12. Transmission channel (1) according to claim 1 1 , wherein said high voltage buffer block (4) also comprises, in parallel to said first branch, a second branch in turn including a third buffer transistor (MB3) and a third buffer diode (DB3), being inserted, in series to each other, between a second higher voltage reference (HVP1) and said buffer central node (XB) and interconnected in correspondence with a third memory node (XME3), as well as a fourth buffer diode (DB4) and a fourth buffer transistor (MB4), being inserted, in series to each other, between said buffer central node (XB) and a second lower voltage reference (HVM1) and interconnected in correspondence with a fourth memory node (XME4), characterised in that said reset circuit (20) further comprises:

a third memory node (DME3), being inserted between said third memory node (XME3) and said first clamp circuit node (XC1); and

a fourth memory diode (DME4), being inserted between said fourth memory node (XME4) and said second clamp circuit node (XC2);

said third memory diode (DME3) having a cathode terminal connected to said third memory node (XME3) and an anode terminal connected to said first clamp circuit node (XC1) and said fourth memory diode (DME4) having an anode terminal connected to said fourth memory node (XME4) and a cathode terminal connected to said second clamp circuit node (XC2);

said third memory node (XME3) being connected to an anode terminal of said third buffer diode (DB3) and said first clamp circuit node (XC 1) being connected to an anode terminal of said first clamp diode (DC1) and said fourth memory node (XME4) being connected to a cathode terminal of said fourth buffer diode (DB4) and said second clamp circuit node (XC2) being connected to a cathode terminal of said second clamp diode (DC2);

said third memory node (XME3) being in correspondence with a drain terminal of said third buffer transistor (MB3) and said fourth memory node (XME4) being in correspondence with a drain terminal of said fourth buffer transistor (MB4).

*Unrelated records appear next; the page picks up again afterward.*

File: config.mk
export PLATFORM = sky130hd
export DESIGN_NAME = fifo_rr_scheduler
export DESIGN_NICKNAME = d
export VERILOG_FILES = /design/src/rtl/fifo_rr_scheduler.sv
export SDC_FILE = /design/constraint.sdc
export NUM_CORES = 1
export LEC_CHECK = 0
export CORE_AREA = 2 2 67 69
export DETAILED_ROUTE_END_ITERATION = 16
export DIE_AREA = 0 0 69 71
export GPL_ROUTABILITY_DRIVEN = 0
export PLACE_DENSITY = 0.75
export SETUP_SLACK_MARGIN = 0.05
export SYNTH_ARGS = -nofsm -noshare
export SYNTH_HDL_FRONTEND = slang
export SYNTH_SLANG_ARGS = --single-unit
File: constraint.sdc
create_clock -name clk -period 1.4 [get_ports clk]
set_clock_uncertainty 0.1 [all_clocks]
set_input_delay 0.14 -clock clk [delete_from_list [all_inputs] [get_ports clk]]
set_output_delay 0.14 -clock clk [all_outputs]
set_load 0.01 [all_outputs]
File: src/rtl/fifo_rr_scheduler.sv
// Round-robin drain controller for a bank of NUM_Q source FIFOs feeding one destination FIFO.
// Define FIFO_SCHED_STRICT_PRIO_EN for fixed priority (lowest non-empty index wins).
module fifo_rr_scheduler #(
    parameter int DATA_SIZE = 12,
    parameter int NUM_Q     = 4,
    parameter int TH_SIZE   = 3
) (
    input  logic                       clk,
    input  logic                       reset,
    input  logic                       init,
    input  logic [TH_SIZE-1:0]         th_full_cfg,
    input  logic [TH_SIZE-1:0]         th_empty_cfg,
    input  logic [NUM_Q-1:0]           fifo_empty,
    input  logic [NUM_Q-1:0]           fifo_error,
    input  logic [NUM_Q*DATA_SIZE-1:0] fifo_data_out,
    input  logic                       dest_pause,
    output logic [NUM_Q-1:0]           pop,
    output logic                       push,
    output logic [DATA_SIZE-1:0]       data_out,
    output logic [TH_SIZE-1:0]         th_almost_full,
    output logic [TH_SIZE-1:0]         th_almost_empty,
    output logic [2:0]                 state,
    output logic                       idle,
    output logic                       error_out
);
    localparam int QW = (NUM_Q > 1) ? $clog2(NUM_Q) : 1;

    typedef enum logic [2:0] {
        S_RESET  = 3'd0,
        S_INIT   = 3'd1,
        S_IDLE   = 3'd2,
        S_ACTIVE = 3'd3,
        S_ERROR  = 3'd4
    } state_t;

    state_t               state_q, state_d;
    logic [QW-1:0]        grant;
    logic                 have_grant;
    logic                 pop_en;
    logic                 any_err;
    logic                 all_empty;
    logic                 push_q;
    logic [QW-1:0]        gidx_q;
    logic [TH_SIZE-1:0]   th_full_q, th_empty_q;
    logic                 idle_q, error_q;
    logic [DATA_SIZE-1:0] word [NUM_Q];

    assign any_err   = |fifo_error;
    assign all_empty = &fifo_empty;

`ifdef FIFO_SCHED_STRICT_PRIO_EN
    always_comb begin
        grant      = '0;
        have_grant = 1'b0;
        for (int i = NUM_Q - 1; i >= 0; i--) begin
            if (!fifo_empty[i]) begin
                have_grant = 1'b1;
                grant      = QW'(i);
            end
        end
    end
`else
    logic [QW-1:0] last_q;
    logic [QW-1:0] cand;
    int            rr_idx;

    // Search starts just past the last served queue so every non-empty queue waits at most K-1 grants.
    always_comb begin
        grant      = '0;
        have_grant = 1'b0;
        rr_idx     = 0;
        cand       = '0;
        for (int k = 1; k <= NUM_Q; k++) begin
            rr_idx = int'(last_q) + k;
            if (rr_idx >= NUM_Q) rr_idx = rr_idx - NUM_Q;
            cand = QW'(rr_idx);
            if (!have_grant && !fifo_empty[cand]) begin
                have_grant = 1'b1;
                grant      = cand;
            end
        end
    end
`endif

    assign pop_en = (state_q == S_ACTIVE) && have_grant && !dest_pause && !any_err;
    assign pop    = pop_en ? (NUM_Q'(1) << grant) : '0;

    always_comb begin
        state_d = state_q;
        case (state_q)
            S_RESET:  state_d = S_INIT;
            S_INIT:   if (any_err) state_d = S_ERROR;
                      else if (!init) state_d = S_IDLE;
            S_IDLE:   if (any_err) state_d = S_ERROR;
                      else if (!all_empty && !dest_pause) state_d = S_ACTIVE;
            S_ACTIVE: if (any_err) state_d = S_ERROR;
                      else if (all_empty) state_d = S_IDLE;
            S_ERROR:  state_d = S_ERROR;
            default:  state_d = S_RESET;
        endcase
    end

    always_ff @(posedge clk or posedge reset) begin
        if (reset) begin
            state_q    <= S_RESET;
            push_q     <= 1'b0;
            th_full_q  <= '0;
            th_empty_q <= '0;
            idle_q     <= 1'b0;
            error_q    <= 1'b0;
`ifndef FIFO_SCHED_STRICT_PRIO_EN
            last_q     <= QW'(NUM_Q - 1);
`endif
        end else begin
            state_q <= state_d;
            push_q  <= |pop;
            idle_q  <= (state_d == S_IDLE);
            error_q <= error_q | (state_d == S_ERROR);
            if (state_q == S_INIT) begin
                th_full_q  <= th_full_cfg;
                th_empty_q <= th_empty_cfg;
            end
`ifndef FIFO_SCHED_STRICT_PRIO_EN
            if (|pop) last_q <= grant;
`endif
        end
    end

    // Pure data path: the index only matters while push_q marks it valid.
    always_ff @(posedge clk) begin
        if (|pop) gidx_q <= grant;
    end

    always_comb begin
        for (int i = 0; i < NUM_Q; i++) word[i] = fifo_data_out[i*DATA_SIZE +: DATA_SIZE];
    end

    // Source FIFOs register their output on the pop edge, so the word lines up with push_q.
    assign data_out        = push_q ? word[gidx_q] : '0;
    assign push            = push_q;
    assign th_almost_full  = th_full_q;
    assign th_almost_empty = th_empty_q;
    assign state           = state_q;
    assign idle            = idle_q;
    assign error_out       = error_q;

endmodule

13. Transmission channel (1) according to claim 12, characterised in that said high voltage buffer block (4) comprises respective buffer drivers (DRB 1 , DRB2, DRB3, DRB4) connected to control terminals of said buffer transistors (MB 1, MB2, MB3, MB4).

14. Transmission channel (1) according to claim 1, characterised in that said bootstrap circuit (31) of said switching circuit (30) comprises at least one first biasing generator (Gl) inserted between said first control terminal (XGW1) and said first bootstrap node (XBW1), as well as a second biasing generator (G2) inserted between said second bootstrap node (XBW2) and said second control terminal (XGW2) as first and second parasite capacities (Cgenl, Cgen2) of said bootstrap circuit (31), said at least one first and one second biasing generator (Gl, G2) supplying respective first and second biasing currents (Ibl, Ib2).

15. Transmission channel (1) according to claim 14, characterised in that said bootstrap circuit (31) further comprises a first bootstrap transistor (MBW1) being inserted, in series to a first bootstrap resistive element (RBW1), between said first control terminal (XGW1) of said first switching transistor (MSW1) and said second bootstrap node (XBW2), as well as a second bootstrap transistor (MBW2) inserted, in series to a second bootstrap resistive element (RBW2), between said second control terminal (XGW2) of said second switching transistor (MSW2) and said first bootstrap node (XBW1);

said first bootstrap transistor (MBW1) having a control terminal connected to a first inner circuit node (XWl) of said switching circuit (30), corresponding to a source terminal of said first switching transistor (MSW1) and said second bootstrap transistor (MBW2) having a control terminal connected to a second inner circuit node (XW2) of said switching circuit (30), corresponding to a source terminal of said second switching transistor (MSW2).

16. Transmission channel (1) according to claim 1, characterised in that said values of parasite capacities of said bootstrap circuit (31) are of at least some orders of magnitude, preferably three, lower with respect to the gate-source capacities (Cswl, Csw2) of said at least one first and one second switching transistor (MSW1 , MSW2).